Document clustering (or text clustering) is the application of cluster analysis to textual documents. It has applications in automatic document organisation, topic extraction and fast information retrieval or filtering.
Of course, this task requires a lot of work, but for this In this post, I will examine the sub-task of grouping the documents which refer to the same topic using an approach based on Word2Vec and KMeans.
This approach is quite common, and on Medium, there are a lot of similar works (see here). However, I will start from an architectural point of view. So, the goal is the creation of an application for text clustering (TCA for brevity) that gives us the possibility to:
- import different text format
- manage different Clustering Algorithms
- compare the results
A possible architecture is the following:
This application is formed by 4 modules:
- Read Module that reads the documents from a repository
- Word2Vec Module that transforms the documents in embeddings
- Cluster Module that applies different clustering techniques to the documents (KMeans, LDA, …)
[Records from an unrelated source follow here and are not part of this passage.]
### config.mk
export PLATFORM = sky130hd
export DESIGN_NAME = seat_temp_sensor_conditioner
export DESIGN_NICKNAME = d
export VERILOG_FILES = /design/src/design/stp_pkg.sv /design/src/design/seat_temp_sensor_conditioner.sv
export VERILOG_INCLUDE_DIRS = /design/src /design/src/design
export SDC_FILE = /design/constraint.sdc
export NUM_CORES = 1
export LEC_CHECK = 0
export BUFFER_PORTS_ARGS = -buffer_cell sky130_fd_sc_hd__buf_2
export CAP_MARGIN = 10
export CORE_AREA = 2 2 246 200
export CTS_CLUSTER_DIAMETER = 50
export DETAILED_ROUTE_END_ITERATION = 8
export DIE_AREA = 0 0 248 202
export HOLD_SLACK_MARGIN = 0.08
export PLACE_DENSITY = 0.49
export REMOVE_ABC_BUFFERS = 1
export SLEW_MARGIN = 25
export SYNTH_ARGS = -nofsm -noshare
export SYNTH_HDL_FRONTEND = slang
export SYNTH_SLANG_ARGS = --single-unit
### constraint.sdc
create_clock -name clk -period 12.2 [get_ports clk]
set_clock_uncertainty 0.1 [all_clocks]
set_input_delay 0 -clock clk [delete_from_list [all_inputs] [get_ports clk]]
set_output_delay 0 -clock clk [all_outputs]
set_load 0.01 [all_outputs]
### src/design/assert_macros.svh
// Assertion macros used by the conditioner's top level.
`ifndef ASSERT_MACROS_SVH
`define ASSERT_MACROS_SVH

// Checks a property on every rising edge of clk, with reset held off.
`define STP_ASSERT(label, prop, msg) \
  label: assert property (@(posedge clk) disable iff (!rst_n) prop) else $error(msg);

// Checks a property on every rising edge of clk, reset included.
`define STP_ASSERT_ALWAYS(label, prop, msg) \
  label: assert property (@(posedge clk) prop) else $error(msg);

`endif

### src/design/stp_pkg.sv
// Types, constants and lookup functions of the seat temperature sensor conditioner.
package stp_pkg;

  typedef struct packed {
    logic [9:0] sample;
    logic [6:0] ambient_temp;
    logic       other_faults;
    logic       machine_test;
    logic       pcb_test;
    logic       power_on;
  } stp_in_t;

  typedef struct packed {
    logic [9:0] filtered_value;
    logic [6:0] seat_temp;
    logic       sensor_fault;
    logic       over_temp;
    logic       alarm;
    logic       heater_on;
  } stp_out_t;

  // Register indexes on the configuration port.
  localparam logic [1:0] REG_FAULT_LOW  = 2'd0;
  localparam logic [1:0] REG_FAULT_HIGH = 2'd1;
  localparam logic [1:0] REG_OVER_TEMP  = 2'd2;

  localparam logic [9:0] FAULT_LOW_RESET  = 10'd30;
  localparam logic [9:0] FAULT_HIGH_RESET = 10'd994;
  localparam logic [6:0] OVER_TEMP_RESET  = 7'd55;

  localparam int unsigned WIN_DEPTH = 5;
  localparam logic [6:0]  TABLE_LEN = 7'd71;

  // Reciprocal of 3 scaled by 2**17; exact for every trimmed sum the window can give.
  localparam logic [16:0] RECIP3 = 17'd43691;
  localparam int unsigned RECIP3_SHIFT = 17;

  // Falling thermistor table, one entry per degree; zero past the end stops the walk.
  function automatic logic [9:0] deg_entry(input logic [6:0] t);
    logic [9:0] v;
    case (t)
      7'd0: v = 10'd745;  7'd1: v = 10'd736;  7'd2: v = 10'd727;  7'd3: v = 10'd718;
      7'd4: v = 10'd709;  7'd5: v = 10'd700;  7'd6: v = 10'd691;  7'd7: v = 10'd682;
      7'd8: v = 10'd672;  7'd9: v = 10'd663;  7'd10: v = 10'd653; 7'd11: v = 10'd644;
      7'd12: v = 10'd634; 7'd13: v = 10'd625; 7'd14: v = 10'd615; 7'd15: v = 10'd605;
      7'd16: v = 10'd595; 7'd17: v = 10'd586; 7'd18: v = 10'd576; 7'd19: v = 10'd566;
      7'd20: v = 10'd557; 7'd21: v = 10'd547; 7'd22: v = 10'd538; 7'd23: v = 10'd528;
      7'd24: v = 10'd518; 7'd25: v = 10'd509; 7'd26: v = 10'd499; 7'd27: v = 10'd490;
      7'd28: v = 10'd480; 7'd29: v = 10'd471; 7'd30: v = 10'd461; 7'd31: v = 10'd452;
      7'd32: v = 10'd443; 7'd33: v = 10'd434; 7'd34: v = 10'd425; 7'd35: v = 10'd416;
      7'd36: v = 10'd407; 7'd37: v = 10'd398; 7'd38: v = 10'd390; 7'd39: v = 10'd381;
      7'd40: v = 10'd373; 7'd41: v = 10'd365; 7'd42: v = 10'd356; 7'd43: v = 10'd348;
      7'd44: v = 10'd341; 7'd45: v = 10'd333; 7'd46: v = 10'd325; 7'd47: v = 10'd318;
      7'd48: v = 10'd311; 7'd49: v = 10'd303; 7'd50: v = 10'd296; 7'd51: v = 10'd289;
      7'd52: v = 10'd283; 7'd53: v = 10'd276; 7'd54: v = 10'd269; 7'd55: v = 10'd263;
      7'd56: v = 10'd257; 7'd57: v = 10'd251; 7'd58: v = 10'd245; 7'd59: v = 10'd239;
      7'd60: v = 10'd233; 7'd61: v = 10'd227; 7'd62: v = 10'd222; 7'd63: v = 10'd216;
      7'd64: v = 10'd211; 7'd65: v = 10'd206; 7'd66: v = 10'd201; 7'd67: v = 10'd196;
      7'd68: v = 10'd191; 7'd69: v = 10'd187; 7'd70: v = 10'd182;
      default: v = 10'd0;
    endcase
    return v;
  endfunction

  // Heater setpoint in degrees for the ambient temperature band.
  function automatic logic [6:0] setpoint_for(input logic [6:0] amb);
    logic [6:0] sp;
    if (amb < 7'd10) sp = 7'd36;
    else if (amb < 7'd15) sp = 7'd34;
    else if (amb < 7'd20) sp = 7'd32;
    else if (amb < 7'd25) sp = 7'd30;
    else sp = 7'd25;
    return sp;
  endfunction

endpackage

### src/design/seat_temp_sensor_conditioner.sv
// Top level of the seat temperature sensor conditioner.
// One transfer on the input channel brings one thermistor sample and the heater control
// inputs, and yields exactly one result transfer. Samples are stored in a five-entry
// window memory; on every fifth sample the block reads the window back one entry per
// cycle, drops the largest and smallest values and divides the other three by three,
// and holds that value until the next window completes (it is zero after reset, which
// reads as a sensor fault). Every item then converts the held value to degrees by
// walking the 71-entry thermistor table one entry per cycle, saturating at 71. The walk
// ends at once when the held value is at or above the first table entry. An item that
// completes a window also passes through read-back, trim and divide; the read-back is
// bounded by the single read port of the window memory. One item is worked on at a
// time; the result sits in an output register, so a new item can be taken while the
// previous result still waits. The user must write the three limits through the
// APB-style port only while the block is idle; the block itself does not enforce this.
module seat_temp_sensor_conditioner (
  input  logic              clk,
  input  logic              rst_n,
  input  logic              in_valid,
  output logic              in_ready,
  input  stp_pkg::stp_in_t  in_data,
  output logic              out_valid,
  input  logic              out_ready,
  output stp_pkg::stp_out_t out_data,
  input  logic              cfg_psel,
  input  logic              cfg_penable,
  input  logic              cfg_pwrite,
  input  logic [3:0]        cfg_paddr,
  input  logic [31:0]       cfg_pwdata,
  output logic [31:0]       cfg_prdata,
  output logic              cfg_pready
);
  import stp_pkg::*;

  // Sequencer states.
  localparam logic [2:0] S_IDLE = 3'd0;
  localparam logic [2:0] S_READ = 3'd1;
  localparam logic [2:0] S_TRIM = 3'd2;
  localparam logic [2:0] S_DIV  = 3'd3;
  localparam logic [2:0] S_LOOK = 3'd4;
  localparam logic [2:0] S_FIN  = 3'd5;

  localparam logic [2:0] LAST_SLOT = 3'(WIN_DEPTH - 1);
  localparam logic [2:0] RD_END    = 3'(WIN_DEPTH);

  logic [2:0]  state_r, state_nxt;

  // Configuration registers.
  logic [9:0]  fault_low_r;
  logic [9:0]  fault_high_r;
  logic [6:0]  over_temp_lim_r;

  // Window memory and its read port.
  logic [9:0]  win_mem [0:WIN_DEPTH-1];
  logic [9:0]  rd_data_r;
  logic [2:0]  rd_idx_r;
  logic        rd_vld_r;
  logic [2:0]  win_cnt_r;

  // Item in flight and datapath registers.
  stp_in_t     item_r;
  logic [12:0] sum_r;
  logic [9:0]  max_r;
  logic [9:0]  min_r;
  logic [11:0] trim_r;
  logic [9:0]  held_r;
  logic [6:0]  deg_r;
  logic        heater_r;

  // Output register.
  logic        out_valid_r;
  stp_out_t    out_data_r;

  logic        in_fire;
  logic        cfg_wr;
  logic        out_load;
  logic        walk_go;
  logic [28:0] div_prod;
  logic        sfault;
  logic        otemp;
  logic        anyf;
  logic        heater_nxt;

  assign in_ready  = (state_r == S_IDLE);
  assign in_fire   = in_valid && in_ready;
  assign out_valid = out_valid_r;
  assign out_data  = out_data_r;
  assign out_load  = (state_r == S_FIN) && (!out_valid_r || out_ready);

  // The table walk continues while the held value is still below the current entry.
  assign walk_go   = (deg_r < TABLE_LEN) && (held_r < deg_entry(deg_r));

  // Division by three as a multiply by the scaled reciprocal.
  assign div_prod  = {17'd0, trim_r} * {12'd0, RECIP3};

  // Flags and heater decision for the finishing item.
  assign sfault = (held_r < fault_low_r) || (held_r > fault_high_r);
  assign otemp  = ({1'b0, deg_r} >= {1'b0, over_temp_lim_r});
  assign anyf   = sfault || otemp || item_r.other_faults;

  always_comb begin
    heater_nxt = heater_r;
    if (!item_r.pcb_test && item_r.power_on && !anyf) begin
      heater_nxt = (deg_r <= setpoint_for(item_r.ambient_temp));
    end
  end

  // Configuration port: a write lands in the access phase; reads are combinational.
  assign cfg_pready = 1'b1;
  assign cfg_wr     = cfg_psel && cfg_penable && cfg_pwrite && cfg_pready;

  always_comb begin
    case (cfg_paddr[3:2])
      REG_FAULT_LOW:  cfg_prdata = {22'd0, fault_low_r};
      REG_FAULT_HIGH: cfg_prdata = {22'd0, fault_high_r};
      REG_OVER_TEMP:  cfg_prdata = {25'd0, over_temp_lim_r};
      default:        cfg_prdata = 32'd0;
    endcase
  end

  always_ff @(posedge clk) begin
    if (!rst_n) begin
      fault_low_r     <= FAULT_LOW_RESET;
      fault_high_r    <= FAULT_HIGH_RESET;
      over_temp_lim_r <= OVER_TEMP_RESET;
    end else if (cfg_wr) begin
      case (cfg_paddr[3:2])
        REG_FAULT_LOW:  fault_low_r     <= cfg_pwdata[9:0];
        REG_FAULT_HIGH: fault_high_r    <= cfg_pwdata[9:0];
        REG_OVER_TEMP:  over_temp_lim_r <= cfg_pwdata[6:0];
        default: ;
      endcase
    end
  end

  // Sequencer. A completed window detours through read-back, trim and divide before
  // the table walk; every other item goes straight to the walk.
  always_comb begin
    state_nxt = state_r;
    case (state_r)
      S_IDLE: begin
        if (in_fire) state_nxt = (win_cnt_r == LAST_SLOT) ? S_READ : S_LOOK;
      end
      S_READ: begin
        if (rd_idx_r == RD_END && rd_vld_r) state_nxt = S_TRIM;
      end
      S_TRIM: state_nxt = S_DIV;
      S_DIV:  state_nxt = S_LOOK;
      S_LOOK: begin
        if (!walk_go) state_nxt = S_FIN;
      end
      S_FIN: begin
        if (out_load) state_nxt = S_IDLE;
      end
      default: state_nxt = S_IDLE;
    endcase
  end

  always_ff @(posedge clk) begin
    if (!rst_n) state_r <= S_IDLE;
    else state_r <= state_nxt;
  end

  // Window memory: written on the accepting edge, read back one entry per cycle.
  always_ff @(posedge clk) begin
    if (in_fire) win_mem[win_cnt_r] <= in_data.sample;
    if (state_r == S_READ && rd_idx_r < RD_END) rd_data_r <= win_mem[rd_idx_r];
  end

  always_ff @(posedge clk) begin
    if (!rst_n) begin
      win_cnt_r <= 3'd0;
      rd_idx_r  <= 3'd0;
      rd_vld_r  <= 1'b0;
      held_r    <= 10'd0;
      heater_r  <= 1'b0;
      deg_r     <= 7'd0;
    end else begin
      if (in_fire) begin
        win_cnt_r <= (win_cnt_r == LAST_SLOT) ? 3'd0 : win_cnt_r + 3'd1;
        rd_idx_r  <= 3'd0;
        rd_vld_r  <= 1'b0;
        deg_r     <= 7'd0;
      end
      if (state_r == S_READ) begin
        rd_vld_r <= (rd_idx_r < RD_END);
        if (rd_idx_r < RD_END) rd_idx_r <= rd_idx_r + 3'd1;
      end
      if (state_r == S_DIV) held_r <= div_prod[RECIP3_SHIFT +: 10];
      if (state_r == S_LOOK && walk_go) deg_r <= deg_r + 7'd1;
      if (out_load) heater_r <= heater_nxt;
    end
  end

  // Window statistics: the first returned entry seeds sum, maximum and minimum.
  always_ff @(posedge clk) begin
    if (in_fire) item_r <= in_data;
    if (state_r == S_READ && rd_vld_r) begin
      if (rd_idx_r == 3'd1) begin
        sum_r <= {3'd0, rd_data_r};
        max_r <= rd_data_r;
        min_r <= rd_data_r;
      end else begin
        sum_r <= sum_r + {3'd0, rd_data_r};
        if (rd_data_r > max_r) max_r <= rd_data_r;
        if (rd_data_r < min_r) min_r <= rd_data_r;
      end
    end
    if (state_r == S_TRIM) trim_r <= 12'(sum_r - {3'd0, max_r} - {3'd0, min_r});
  end

  // Output register: the slot empties on a transfer and fills as an item finishes.
  always_ff @(posedge clk) begin
    if (!rst_n) begin
      out_valid_r <= 1'b0;
    end else if (out_load) begin
      out_valid_r <= 1'b1;
    end else if (out_ready) begin
      out_valid_r <= 1'b0;
    end
  end

  always_ff @(posedge clk) begin
    if (out_load) begin
      out_data_r.filtered_value <= held_r;
      out_data_r.seat_temp      <= deg_r;
      out_data_r.sensor_fault   <= sfault;
      out_data_r.over_temp      <= otemp;
      out_data_r.alarm          <= anyf && !item_r.machine_test;
      out_data_r.heater_on      <= heater_nxt;
    end
  end

  `include "assert_macros.svh"

  // The write pointer of the window never leaves the five slots.
  `STP_ASSERT(a_win_cnt_range, (win_cnt_r <= LAST_SLOT), "window count out of range")
  // The table walk stops at the saturation value.
  `STP_ASSERT(a_deg_range, (deg_r <= TABLE_LEN), "table walk ran past the end")
  // After a transfer in, the block is not ready in the cycle after it.
  `STP_ASSERT(a_busy_after_accept, in_fire |=> !in_ready, "accepted twice in a row")
  // The held value changes only out of the divide step.
  `STP_ASSERT(a_held_only_from_div, (!$stable(held_r)) |-> ($past(state_r) == S_DIV),
              "held value changed outside window completion")

endmodule

-- After elaboration in Yosys (flattened, before gate mapping)
Memories as Yosys holds them, arrays and structs flattened. A register that Yosys moved wholly into a read port is not among the register bits.
Cells that the tools add are included.
- register bits after elaboration: 133
- bits in writable memories: 50
- bits in read-only memories: 1280
- bits of input ports: 64
- output and inout port bits: 56
- word-level logic and storage cells: 128
- memories: 2
- add/subtract/negate cells: 6
- multipliers: 1
- $lt $le $gt $ge: 13
- equality and inequality tests: 14
- mux-type cells: 32
- reduce and logical (&&, ||, !) cells: 33
- memory list (memory ; words ; width ; rd ports ; clocked after memory_dff ; write ports ; RTL line ; text):
    (name not given) ; 128 ; 10 ; 1 ; 1 ; 0 ; stp_pkg.sv:41 ; case (t)
    win_mem ; 5 ; 10 ; 1 ; 1 ; 1 ; seat_temp_sensor_conditioner.sv:53 ; logic [9:0] win_mem [0:WIN_DEPTH-1];
- operator list (cell ; number):
    two-way mux 10 bit ; 5
    two-way mux 7 bit ; 5
    < comparator 10 bit ; 3
    two-way mux 3 bit ; 10
    one-hot mux 10 bit (3 select lines) ; 1
    multiplier 12 x 16 -> 27 bit, second input constant ; 1
    subtractor 12 x 10 -> 12 bit ; 2
    greater-than comparator 10 bit ; 2
    two-way mux 6 bit ; 3
    one-hot mux 3 bit (6 select lines) ; 1
    < comparator 7 x 4 -> 1 bit, second input constant ; 2
    < comparator 7 x 5 -> 1 bit, second input constant ; 2
    adder 13 x 10 -> 13 bit ; 1
    == test 3 bit, second input constant ; 4
    logical AND 1 bit ; 12
    AND reduction 2 bit ; 5
    nonzero test 2 bit ; 5
    adder 7 x 1 -> 7 bit, second input constant ; 1
    greater-or-equal comparator 7 bit ; 1
    less-or-equal comparator 7 bit ; 1
    < comparator 7 bit, second input constant ; 1
    two-way mux 1 bit ; 7
    adder 3 x 1 -> 3 bit, second input constant ; 2
    == test 3 x 1 -> 1 bit, second input constant ; 2
    other kinds (11) ; 20

-- Longest topological paths before layout
- depth after elaboration: 9
- mapped depth: 20
- depth with buffers taken out: 20

-- Worst setup path after synthesis
OpenSTA, ideal clock, no wires.
- path kind: register to register
- start: register trim_r[8]
- end: register held_r[8]
- library setup time: 70 ps
- arrival time: 5215 ps
- data required time: 12030 ps
- slack: 6815 ps
- stages on the path, launching flop included: 21
- buffers on the path: 0
- clock period less this slack: 5385 ps
- cells stage by stage: edfxtp_1 -> ha_1 -> inv_1 -> fa_1 -> xnor2_1 -> ha_1 -> or2_2 -> fa_1 -> inv_1 -> fa_1 -> inv_1 -> ha_1 -> o21ai_0 -> and2_1 -> nor3b_1 -> a221o_1 -> a221o_1 -> a211oi_1 -> xnor2_1 -> nand2_1 -> a21oi_1
- cells in the longest elaborated chain, start to end: 1
- ends and longest elaborated chain (what ; RTL line ; text):
    start: declaration ; seat_temp_sensor_conditioner.sv:64 ; logic [11:0] trim_r;
    start signal: assignment ; seat_temp_sensor_conditioner.sv:208 ; if (state_r == S_TRIM) trim_r <= 12'(sum_r - {3'd0, max_r} - {3'd0, min_r});
    multiplier 12 x 16 -> 27 bit ; seat_temp_sensor_conditioner.sv:93 ; assign div_prod = {17'd0, trim_r} * {12'd0, RECIP3};
    end signal: assignment ; seat_temp_sensor_conditioner.sv:188 ; if (state_r == S_DIV) held_r <= div_prod[RECIP3_SHIFT +: 10];
    end: declaration ; seat_temp_sensor_conditioner.sv:65 ; logic [9:0] held_r;
No other way between the ends.
A chain may end at the register's enable or synchronous reset.

-- Worst setup path in the final report
- start: register trim_r[8]
- end: register held_r[9]
Same word-level chain as after synthesis.

==> results.toml <==
[yosys]
postSynth.asyncResetShare_pct = 0
synth_commonest_cells = "inv_1, ha_1, edfxtp_1"
synth-seq-cells = 202
synth_warnings = 0
synthSimpleGateAreaFrac_pct = 11.3
synth_cells = 1384
yosys.area_share.adder_pct = 22.6
synth_most_common_cell = "inv_1"
post-synth-top-area-cell = "edfxtp_1"
synth_ff_type = "edfxtp_1"
synth_edf_count = 136
postSynthAreaPerCell_sq_um = 10.2
synthTopCellsByArea = "edfxtp_1, ha_1, dfxtp_1"
yosysUniqueCellTypes = 76
synth_xor_area_share_pct = 1.86
synth_top_family_by_area = "adder cells"
yosysSeqAreaShare_pct = 38.3
syn_area_sq_um = 14100
synth.area.mux_share_pct = 4.24
synth-compound-area-share_pct = 13.8
synth_top_area_share_pct = 28.9

[critical_path]
crit_start = "trim_r[8]"
critPathRequiredTime_ns = 12.55
ff2ff_path_depth = 18
arrival_ns = 6.32
cp-end-kind = "flip-flop"
reg2reg_from = "trim_r[8]"
path_class = "flip-flop to flip-flop"
crit_path_start_kind = "flip-flop"
reg2reg_slack_ns = 6.23
crit_fanout = 4

[placed_design]
portBuffers = 72
dp_cells = 2043
gp_congestion = 0.870
hpwl_mm = 24.5

[sta]
max_freq_mhz = 167
timing.hold.ws_ns = 0.109
setup_viol = 0
final.setup.tns_ns = 0
hold_viol_final = 0
slew_headroom_pct = 35.6
rsz0062_at_grt = "no"
period_needed_ns = 5.97
period_share_pct = 48.9
maxSlewViolCount = 0
worstMarginPinSlew_ns = 0.963

[floorplan]
num_rows = 72
die-area_sq_um = 50100
initial_utilization_pct = 29.6
die_h_um = 202
die_w_um = 248
ios = 120
core_area_sq_um = 47700

[route]
drc = 0
num_vias = 10300
drt_iter0_markers = 601
routedWlPerCell_um = 15.3
drt_pass1_iterations = 4
viasPerCell = 4.75
routed_wirelength_mm = 33.1
ant_nets = 0

[clocking]
clockRootBuffer = "clkbuf_16"
cts_max_path_buffers = 3
post_cts_buffers = 0
cts_resized = 0
clkLatencyLatePin_ns = 0.56
cts_buffers = 31
h-tree-depth = 1
cts_hold_buf = 65
clk_pin_slew_worst_paths_ns = 0.06
cts_tree = "done"
numClockSinks = 202

[final_layout]
multi_input_area_sq_um = 7780
n_fill_cell = 4672
layout-drive-gt1-share_pct = 11.6
area_growth_pct = 19.0
seqCellArea_sq_um = 5410
n_antenna_cell = 0
final_net_count = 1799
instances_no_fill = 2166

[run]
cap_violations = 0

[grt]
grt_remaining_overflow = 0
grt_max_degree = 46
grt_pass1_wl_mm = 54.6
antenna_found_initial = 0
grt_pass1_vias = 10300
grt_usage_pct = 13.5

[outcome]
run_status = "completed"

[hold_path]
min_path_type = "input pin to flip-flop"
hold_path_depth = 2
hold_start = "in_data[17]"

[power]
vdd_drop_max_uv = 119
power.leakage_nw = 7.20
p_per_area_nw_per_um2 = 169
-- per-layer routing --
metal / vias to the layer above / share of wire (%) / track usage (%)
li1: 5128 / - / -
met1: 4950 / 50 / 19.6
met2: 165 / 45 / 20.8
met3: 41 / 3.7 / 2.06
met4: 0 / 1.9 / 3.46
met5: - / 0 / 0
-- worst max-delay path, cell delays in order, from the launching register on --
cell      delay, ns
edfxtp_1       0.46
ha_1           0.33
inv_1          0.12
fa_1           0.50
xnor2_1        0.32
ha_1           0.37
fa_1           0.56
inv_1          0.05
fa_1           0.50
inv_1          0.04
ha_1           0.27
o21ai_0        0.30
and2_1         0.24
nor3b_1        0.08
a221o_1        0.35
a221o_1        0.42
a211oi_1       0.45
nor2_1         0.12
nor4b_1        0.29
-- final timing paths --
path                                 endpoint
worst min-delay path            win_mem[4][6]
worst max-delay path                held_r[9]
worst min register to register       heater_r
worst max register to register      held_r[9]
-- where the power goes --
| group | switching, mW | total, mW | leakage (nW) | internal (mW) |
|---|---|---|---|---|
| combinational | 0.617 | 1.08 | 4.93 | 0.461 |
| sequential | 0.0603 | 0.876 | 1.77 | 0.815 |
| clock | 0.341 | 0.880 | 0.499 | 0.539 |
| total | 1.02 | 2.83 | 7.20 | 1.82 |
-- flip-flops by register name (all words and copies together) (netlist names), 3 cells and up, named ones only --
name             flops
fault_high_r        10
win_cnt_r            3
sum_r               12
rd_data_r           10
trim_r              12
deg_r                7
out_data            21
fault_low_r         10
win_mem             50
min_r               10
held_r              10
item_r              11
rd_idx_r             3
state_r              3
max_r               10
over_temp_lim_r      7
-- layout by cell type (no fill, tap or decap), drive strengths merged, types with 10 or more instances in the layout --
cell type / n
inv: 200
ha: 169
edfxtp: 136
nand2: 122
buf: 82
a21oi: 75
dfxtp: 66
dlygate4sd3: 65
o21ai: 62
fa: 54
nor2: 51
clkbuf: 36
nand3: 31
mux2i: 25
a21o: 24
nor3: 24
conb: 23
o211ai: 20
a211oi: 19
o21a: 17
nand2b: 16
xnor2: 16
xor2: 14
nor2b: 14
mux2: 11
and2: 11
mux4: 10
a221oi: 10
- Presentation Layer that reads the different output from the Cluster Module and shows to the end Users
We can image TCA as an Application that exploits Spark for the computation and has a Web Application for the interaction with the end-user. However, for this post, I will show a simple module that:
- Reads the documents from a text file
- Compute the embeddings using Word2Vec
- Cluster the documents using KMeans
- Show the results
The repository of the documents is a simple text file, called data.dat, and each line represents a document. For this demo, the file contains only 4 documents:
- The sun is a star
- The earth is a planet
- The moon is a satellite’s earth
- The sun is yellow
Just for fun, let’s think about how manually clustering our documents. I suppose that the first and last documents belong to a cluster, while the others to another one.
Now, we can start with coding, the Read Module is quite simple, so I just show the code:
documentsPath = "../data/documents.txt" documents = sqlContext.read.format("csv").option("header", "true").load(documentsPath)
Now, we must provide some basic manipulation like the transformation to lower, and the splitting of the documents into words.
# To lower and split by space documents = documents.withColumn("text_splitted", split(lower(col("text")), " "))
The result is a DataFrame with a column called text_splitted:
- [the, sun, is, a, star]
- [the, earth, is, a, planet]
- [the, moon, is, a, satellite’s, earth]
- [the, sun, is, yellow]
Now, let’s start with Word2vec. It is a group of techniques that allow you to takes a large corpus of text and produces for each word a vector space (typically of hundreds of dimensions). The mathematical behind to Word2Vec is not the goal of this post, however, if you want to know more, I write a post for Word2vec, in Scala.
Let’s see the code for the creation of the Word2Vec model:
# Word2Vec word2Vec = Word2Vec(vectorSize=100, minCount=0, maxIter=100, inputCol="text_splitted", outputCol="features")
- vectorSize is the dimension of the vector for each word
- minCount is the minimal frequency of the word
- maxIter is the max number of iterations for the computation
- inputCol is the name of the column where there are the splitted text
- outputCol is the name of the column of the vectors
Now, we can train the model with our documents:
model = word2Vec.fit(documents)
Due to the limited number of documents, the model is ready in a few seconds. The next step is the creation of the embeddings for every document. This is the first problem. How can I combine the word’s vector for a document? Without losing generalization, we can think that the vector for a document is a combination (max, min, average) of embeddings for each word. For this, SparkML helps us with the methods transform.
result = model.transform(documents)
Now we can perform the text clustering. There are different techniques, but in this post, I use the KMeans:
# KMeans Clustering numIterations = 200 numberClusters = 2 kmeans = KMeans().setMaxIter(numIterations).setK(numberClusters).setSeed(1) kmeans_model = kmeans.fit(result)
For seeing the cluster assigned to each document, we use the predict method:
# Make predictions predictions = kmeans_model.transform(result) predictions.show()
Here we are, below I show the cluster for each document:
- The sun is a star => 1
- The earth is a planet => 0
- The moon is a satellite’s earth => 0
- The sun is yellow => 1
Just for closing the circle, let’s see the code for saving the predictions on a csv file.
# Save Output predictionsPath = "../data/predictions.txt" predictions.select(["text", "prediction"]).write.csv(predictionsPath, mode="overwrite", header="true")
Not bad for few lines of code, as usual, the code is available here.
In the next posts, I will extend this simple approach by allowing more clustering techniques (like LDA) and discussing the performance and correctness of this approach.